Two years ago today, Japan was devastated by eruptions of the land, the sea, and the atom. Nearly 20,000 perished after an earthquake and its consequent tsunami liquified roads and swept away entire villages. In a final blow, the invading ocean wrecked backup cooling systems at the Fukushima Daiichi nuclear power plant, causing three full reactor meltdowns and an explosion that vented radioactive material into the atmosphere. The world’s second-worst nuclear disaster drove thousands of residents from their homes and caused the government to shut down all 50 of the nation’s reactors.
Very few were killed in the reactor disaster itself, but cleaning up will be arduous. It may take up to 40 years to fully decontaminate the area, and a recent estimate from plant operator Tepco pegs the cleanup bill at $125 billion. Worse still, nuclear’s abrupt suspension may further stall Japan’s leaden economy. Nuclear reactors supplied 30 percent of Japan’s electricity prior to the incident; to date only two have been restarted, and power costs are rising as Japan makes up its electricity deficit with imported natural gas. Four utilities have applied for government permission to hike rates, with one company adding 18 percent to bills for its industrial users.
Although Japan was badly shaken by the meltdowns, it’s important to note that Fukushima was not a repeat of Chernobyl. The radiation vented from the stricken reactors was only a fraction of what blanketed Ukraine, and a recent World Health Organization report on medical risks notes that though residents of the most contaminated areas do face an increased risk of cancer, the bump amounts to one-half of 1 percent over a lifetime. Even most of the emergency workers deployed in contaminated areas are no more likely to develop cancer than the general population.
Even if Fukushima turns out to be less deadly for residents than some predicted, did the incident kill the nuclear business? Protests flared around the world in the wake of the disaster, and governments scrambled to reassess their reactors’ vulnerability. Fukushima further soured western Europe on nuclear: Germany plans to decommission every one of its reactors by 2022 and even the atome-philic French are reconsidering their dependence on nuclear power.

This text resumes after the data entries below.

$ cat src/rtl/mc_control.sv
// rtl/mc_control.sv - multi-cycle MIPS main control state machine
module mc_control (
    input  logic        clk,
    input  logic        reset,
    mc_control_if.master bus
);
    typedef enum logic [3:0] {
        S_IDLE   = 4'd0,
        S_FETCH  = 4'd1,
        S_DECODE = 4'd2,
        S_MEMADR = 4'd3,
        S_MEMRD  = 4'd4,
        S_MEMWB  = 4'd5,
        S_MEMWR  = 4'd6,
        S_EXEC   = 4'd7,
        S_ALUWB  = 4'd8,
        S_BRANCH = 4'd9,
        S_JUMP   = 4'd10,
        S_ADDIEX = 4'd11,
        S_ADDIWB = 4'd12
    } state_t;

    localparam logic [5:0] OP_RTYPE = 6'b000000;
    localparam logic [5:0] OP_LW    = 6'b100011;
    localparam logic [5:0] OP_SW    = 6'b101011;
    localparam logic [5:0] OP_BEQ   = 6'b000100;
    localparam logic [5:0] OP_J     = 6'b000010;
    localparam logic [5:0] OP_ADDI  = 6'b001000;

    state_t     state_q;
    state_t     nxt;
    logic       fetch_q;
    logic       decode_q;
    logic       pc_write_q;
    logic       pc_write_cond_q;
    logic       iord_q;
    logic       mem_read_q;
    logic       mem_write_q;
    logic       mem_to_reg_q;
    logic       reg_dst_q;
    logic       reg_write_q;
    logic       alu_src_a_q;
    logic [1:0] alu_src_b_q;
    logic [1:0] alu_op_q;
    logic [1:0] pc_source_q;
    logic       op_legal;

    // Opcodes that DECODE knows how to dispatch
    always_comb begin
        op_legal = 1'b0;
        case (bus.opcode)
            OP_RTYPE, OP_LW, OP_SW, OP_BEQ, OP_J, OP_ADDI: op_legal = 1'b1;
            default: op_legal = 1'b0;
        endcase
    end

    // Next-state selection; stalls hold on mem_ready low, stray codes fall to IDLE
    always_comb begin
        nxt = S_IDLE;
        case (state_q)
            S_IDLE:   nxt = S_FETCH;
            S_FETCH:  nxt = bus.mem_ready ? S_DECODE : S_FETCH;
            S_DECODE: begin
                case (bus.opcode)
                    OP_LW, OP_SW: nxt = S_MEMADR;
                    OP_RTYPE:     nxt = S_EXEC;
                    OP_BEQ:       nxt = S_BRANCH;
                    OP_J:         nxt = S_JUMP;
                    OP_ADDI:      nxt = S_ADDIEX;
                    default:      nxt = S_FETCH;
                endcase
            end
            S_MEMADR: nxt = (bus.opcode == OP_SW) ? S_MEMWR : S_MEMRD;
            S_MEMRD:  nxt = bus.mem_ready ? S_MEMWB : S_MEMRD;
            S_MEMWR:  nxt = bus.mem_ready ? S_FETCH : S_MEMWR;
            S_EXEC:   nxt = S_ALUWB;
            S_ADDIEX: nxt = S_ADDIWB;
            S_MEMWB, S_ALUWB, S_ADDIWB, S_BRANCH, S_JUMP: nxt = S_FETCH;
            default:  nxt = S_IDLE;
        endcase
    end

    // State register with Moore outputs decoded one edge early from the next state
    always_ff @(posedge clk or posedge reset) begin
        if (reset) begin
            state_q         <= S_IDLE;
            fetch_q         <= 1'b0;
            decode_q        <= 1'b0;
            pc_write_q      <= 1'b0;
            pc_write_cond_q <= 1'b0;
            iord_q          <= 1'b0;
            mem_read_q      <= 1'b0;
            mem_write_q     <= 1'b0;
            mem_to_reg_q    <= 1'b0;
            reg_dst_q       <= 1'b0;
            reg_write_q     <= 1'b0;
            alu_src_a_q     <= 1'b0;
            alu_src_b_q     <= 2'b00;
            alu_op_q        <= 2'b00;
            pc_source_q     <= 2'b00;
        end else begin
            state_q         <= nxt;
            fetch_q         <= 1'b0;
            decode_q        <= 1'b0;
            pc_write_q      <= 1'b0;
            pc_write_cond_q <= 1'b0;
            iord_q          <= 1'b0;
            mem_read_q      <= 1'b0;
            mem_write_q     <= 1'b0;
            mem_to_reg_q    <= 1'b0;
            reg_dst_q       <= 1'b0;
            reg_write_q     <= 1'b0;
            alu_src_a_q     <= 1'b0;
            alu_src_b_q     <= 2'b00;
            alu_op_q        <= 2'b00;
            pc_source_q     <= 2'b00;
            case (nxt)
                S_FETCH: begin
                    fetch_q     <= 1'b1;
                    mem_read_q  <= 1'b1;
                    alu_src_b_q <= 2'b01;
                end
                S_DECODE: begin
                    decode_q    <= 1'b1;
                    alu_src_b_q <= 2'b11;
                end
                S_MEMADR, S_ADDIEX: begin
                    alu_src_a_q <= 1'b1;
                    alu_src_b_q <= 2'b10;
                end
                S_MEMRD: begin
                    mem_read_q <= 1'b1;
                    iord_q     <= 1'b1;
                end
                S_MEMWB: begin
                    reg_write_q  <= 1'b1;
                    mem_to_reg_q <= 1'b1;
                end
                S_MEMWR: begin
                    mem_write_q <= 1'b1;
                    iord_q      <= 1'b1;
                end
                S_EXEC: begin
                    alu_src_a_q <= 1'b1;
                    alu_op_q    <= 2'b10;
                end
                S_ALUWB: begin
                    reg_write_q <= 1'b1;
                    reg_dst_q   <= 1'b1;
                end
                S_ADDIWB: begin
                    reg_write_q <= 1'b1;
                end
                S_BRANCH: begin
                    alu_src_a_q     <= 1'b1;
                    alu_op_q        <= 2'b01;
                    pc_write_cond_q <= 1'b1;
                    pc_source_q     <= 2'b01;
                end
                S_JUMP: begin
                    pc_write_q  <= 1'b1;
                    pc_source_q <= 2'b10;
                end
                default: ;
            endcase
        end
    end

    // IR and PC only update on the fetch cycle where memory actually delivers
    assign bus.ir_write      = fetch_q & bus.mem_ready;
    assign bus.pc_write      = pc_write_q | (fetch_q & bus.mem_ready);
    assign bus.pc_write_cond = pc_write_cond_q;
    assign bus.iord          = iord_q;
    assign bus.mem_read      = mem_read_q;
    assign bus.mem_write     = mem_write_q;
    assign bus.mem_to_reg    = mem_to_reg_q;
    assign bus.reg_dst       = reg_dst_q;
    assign bus.reg_write     = reg_write_q;
    assign bus.alu_src_a     = alu_src_a_q;
    assign bus.alu_src_b     = alu_src_b_q;
    assign bus.alu_op        = alu_op_q;
    assign bus.pc_source     = pc_source_q;
    assign bus.illegal_op    = decode_q & ~op_legal;
    assign bus.state         = state_q;
endmodule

Like its persistent byproducts, however, nuclear energy won’t be so easily banished. Even Japan is giving it another chance. Prime Minister Shinzo Abe was bullish on nuclear energy in a recent speech to parliament, plus Japan can save an estimated $20 billion by restarting at least half its reactors by next year. Construction has resumed on a new nuclear reactor in the northern city of Oma, and the Rokkasho Reprocessing Plant is still on track to start recycling nuclear fuel late this year.

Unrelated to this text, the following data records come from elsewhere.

[src/rtl/fifo_write_arbiter.sv]
// Round-robin arbiter sharing one FIFO write port between NUM_REQ producers.
// Grants are held for a burst of up to MAX_BURST beats; writes are paced one per two cycles.
module fifo_write_arbiter #(
    parameter int unsigned NUM_REQ   = 2,
    parameter int unsigned DW        = 32,
    parameter int unsigned MAX_BURST = 4,
    localparam int unsigned IW = (NUM_REQ > 1) ? $clog2(NUM_REQ) : 1,
    localparam int unsigned CW = $clog2(MAX_BURST + 1)
) (
    input  logic                  clk,
    input  logic                  rst_n,
    input  logic [NUM_REQ-1:0]    req_valid,
    input  logic [NUM_REQ*DW-1:0] req_data,
    input  logic [NUM_REQ-1:0]    req_last,
    output logic [NUM_REQ-1:0]    req_ready,
    input  logic                  fifo_full_n,
    output logic                  fifo_in_valid,
    output logic [DW-1:0]         fifo_di,
    output logic [IW-1:0]         fifo_src,
    output logic [NUM_REQ-1:0]    grant,
    output logic                  busy
);

    typedef enum logic [0:0] {StIdle, StBurst} state_e;

    state_e               state_q, state_d;
    logic [NUM_REQ-1:0]   grant_q, grant_d;
    logic                 busy_q, busy_d;
    logic                 fifo_in_valid_q, fifo_in_valid_d;
    logic [DW-1:0]        fifo_di_q, fifo_di_d;
    logic [IW-1:0]        fifo_src_q, fifo_src_d;
    logic [CW-1:0]        beat_cnt_q, beat_cnt_d;
    logic [IW-1:0]        last_idx_q, last_idx_d;
    logic [IW-1:0]        owner_q, owner_d;

    logic                 found;
    logic [IW-1:0]        pick;
    logic [DW-1:0]        sel_data;
    logic                 sel_last;
    logic                 beat_acc;
    logic [CW-1:0]        cnt_inc;

    // The ~fifo_in_valid term leaves a gap so the registered full flag is seen before each beat.
    always_comb begin
        req_ready = '0;
        if (state_q == StBurst && fifo_full_n && !fifo_in_valid_q) begin
            req_ready = grant_q;
        end
    end

    assign beat_acc = |(req_valid & req_ready);
    assign sel_last = |(req_last & grant_q);
    assign cnt_inc  = beat_cnt_q + CW'(1);

    // Round-robin: first requester above last_idx, otherwise lowest index overall (wrap).
    always_comb begin
        found = 1'b0;
        pick  = '0;
        for (int i = 0; i < int'(NUM_REQ); i++) begin
            if (!found && req_valid[i] && (IW'(i) > last_idx_q)) begin
                found = 1'b1;
                pick  = IW'(i);
            end
        end
        for (int i = 0; i < int'(NUM_REQ); i++) begin
            if (!found && req_valid[i]) begin
                found = 1'b1;
                pick  = IW'(i);
            end
        end
    end

    always_comb begin
        sel_data = '0;
        for (int i = 0; i < int'(NUM_REQ); i++) begin
            if (owner_q == IW'(i)) begin
                sel_data = req_data[i*DW +: DW];
            end
        end
    end

    always_comb begin
        state_d         = state_q;
        grant_d         = grant_q;
        busy_d          = busy_q;
        fifo_in_valid_d = 1'b0;
        fifo_di_d       = fifo_di_q;
        fifo_src_d      = fifo_src_q;
        beat_cnt_d      = beat_cnt_q;
        last_idx_d      = last_idx_q;
        owner_d         = owner_q;
        unique case (state_q)
            StIdle: begin
                if (found) begin
                    for (int i = 0; i < int'(NUM_REQ); i++) begin
                        grant_d[i] = (IW'(i) == pick);
                    end
                    owner_d    = pick;
                    busy_d     = 1'b1;
                    beat_cnt_d = '0;
                    state_d    = StBurst;
                end
            end
            StBurst: begin
                if (beat_acc) begin
                    fifo_in_valid_d = 1'b1;
                    fifo_di_d       = sel_data;
                    fifo_src_d      = owner_q;
                    beat_cnt_d      = cnt_inc;
                    if (sel_last || (cnt_inc == CW'(MAX_BURST))) begin
                        state_d    = StIdle;
                        grant_d    = '0;
                        busy_d     = 1'b0;
                        last_idx_d = owner_q;
                    end
                end
            end
            default: state_d = StIdle;
        endcase
    end

    always_ff @(posedge clk or negedge rst_n) begin
        if (!rst_n) begin
            state_q         <= StIdle;
            grant_q         <= '0;
            busy_q          <= 1'b0;
            fifo_in_valid_q <= 1'b0;
            fifo_di_q       <= '0;
            fifo_src_q      <= '0;
            beat_cnt_q      <= '0;
            last_idx_q      <= IW'(NUM_REQ - 1);
            owner_q         <= '0;
        end else begin
            state_q         <= state_d;
            grant_q         <= grant_d;
            busy_q          <= busy_d;
            fifo_in_valid_q <= fifo_in_valid_d;
            fifo_di_q       <= fifo_di_d;
            fifo_src_q      <= fifo_src_d;
            beat_cnt_q      <= beat_cnt_d;
            last_idx_q      <= last_idx_d;
            owner_q         <= owner_d;
        end
    end

    assign grant         = grant_q;
    assign busy          = busy_q;
    assign fifo_in_valid = fifo_in_valid_q;
    assign fifo_di       = fifo_di_q;
    assign fifo_src      = fifo_src_q;

endmodule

“Fukushima has not had a tremendous effect on the industry,” says Jeremy Gordon at the World Nuclear Association, a trade group. Manufacturers and construction companies are cautiously optimistic as the developing world embraces atomic energy. “With Russia going strong, India planning a lot of new builds, and China back on the ball, in five years nuclear construction might be growing as fast as it was back in the 1970s,” Gordon says. Those nations play a huge role in nuclear’s continued growth: 70 percent of new reactor construction is taking place in China, Russia, India, and Korea.
The future of nuclear power is less certain in the frack-happy U.S., where five reactors currently under construction are threatened by cheap methane. “Natural gas is a killer,” says Chris Gadomski, lead nuclear analyst for Bloomberg New Energy Finance, who explains that natural gas-fired plants have the dual advantages of abundant fuel and a lower picketing quotient. “There’s a societal mistrust of nuclear power, so why try to build a nuclear power plant when you can get cheap gas? Who needs the headache?”
Today nuclear reactors supply 13 percent of the world’s electricity, a share that will almost certainly be eroded by renewables. But until the day comes when low-emission technologies (of both carbon and gamma rays) can pump out as much on-demand electricity as fossil or nuclear plants, or until energy storage densities increase exponentially, nuclear will have a place at the carbon-free table. Also, nuclear is not as spectacularly dangerous as many people think. Even accounting for the effects of Fukushima-like incidents, nuclear energy has killed and maimed far fewer people than fossil fuel plants.
Even if the West turns away, emerging markets have secured nuclear’s position in the global energy mix for years to come. For them, the benefits outweigh the risks. “The countries that can effectively manage nuclear power are the ones that are going to be in a strong competitive position. Nuclear is just too powerful an energy source to ignore,” says Gadomski.
That power came loose two years ago in Fukushima, a catastrophe that will scar the area for decades even if every bit of uranium slag disappeared tomorrow. But even with bitter knowledge of the consequences, Japan is bringing nuclear in from the cold while ascendant economies pour more concrete and bundle more fuel rods. Fukushima was a grim reminder of nuclear power’s inherent dangers. The rest of the world has declared them manageable. For now.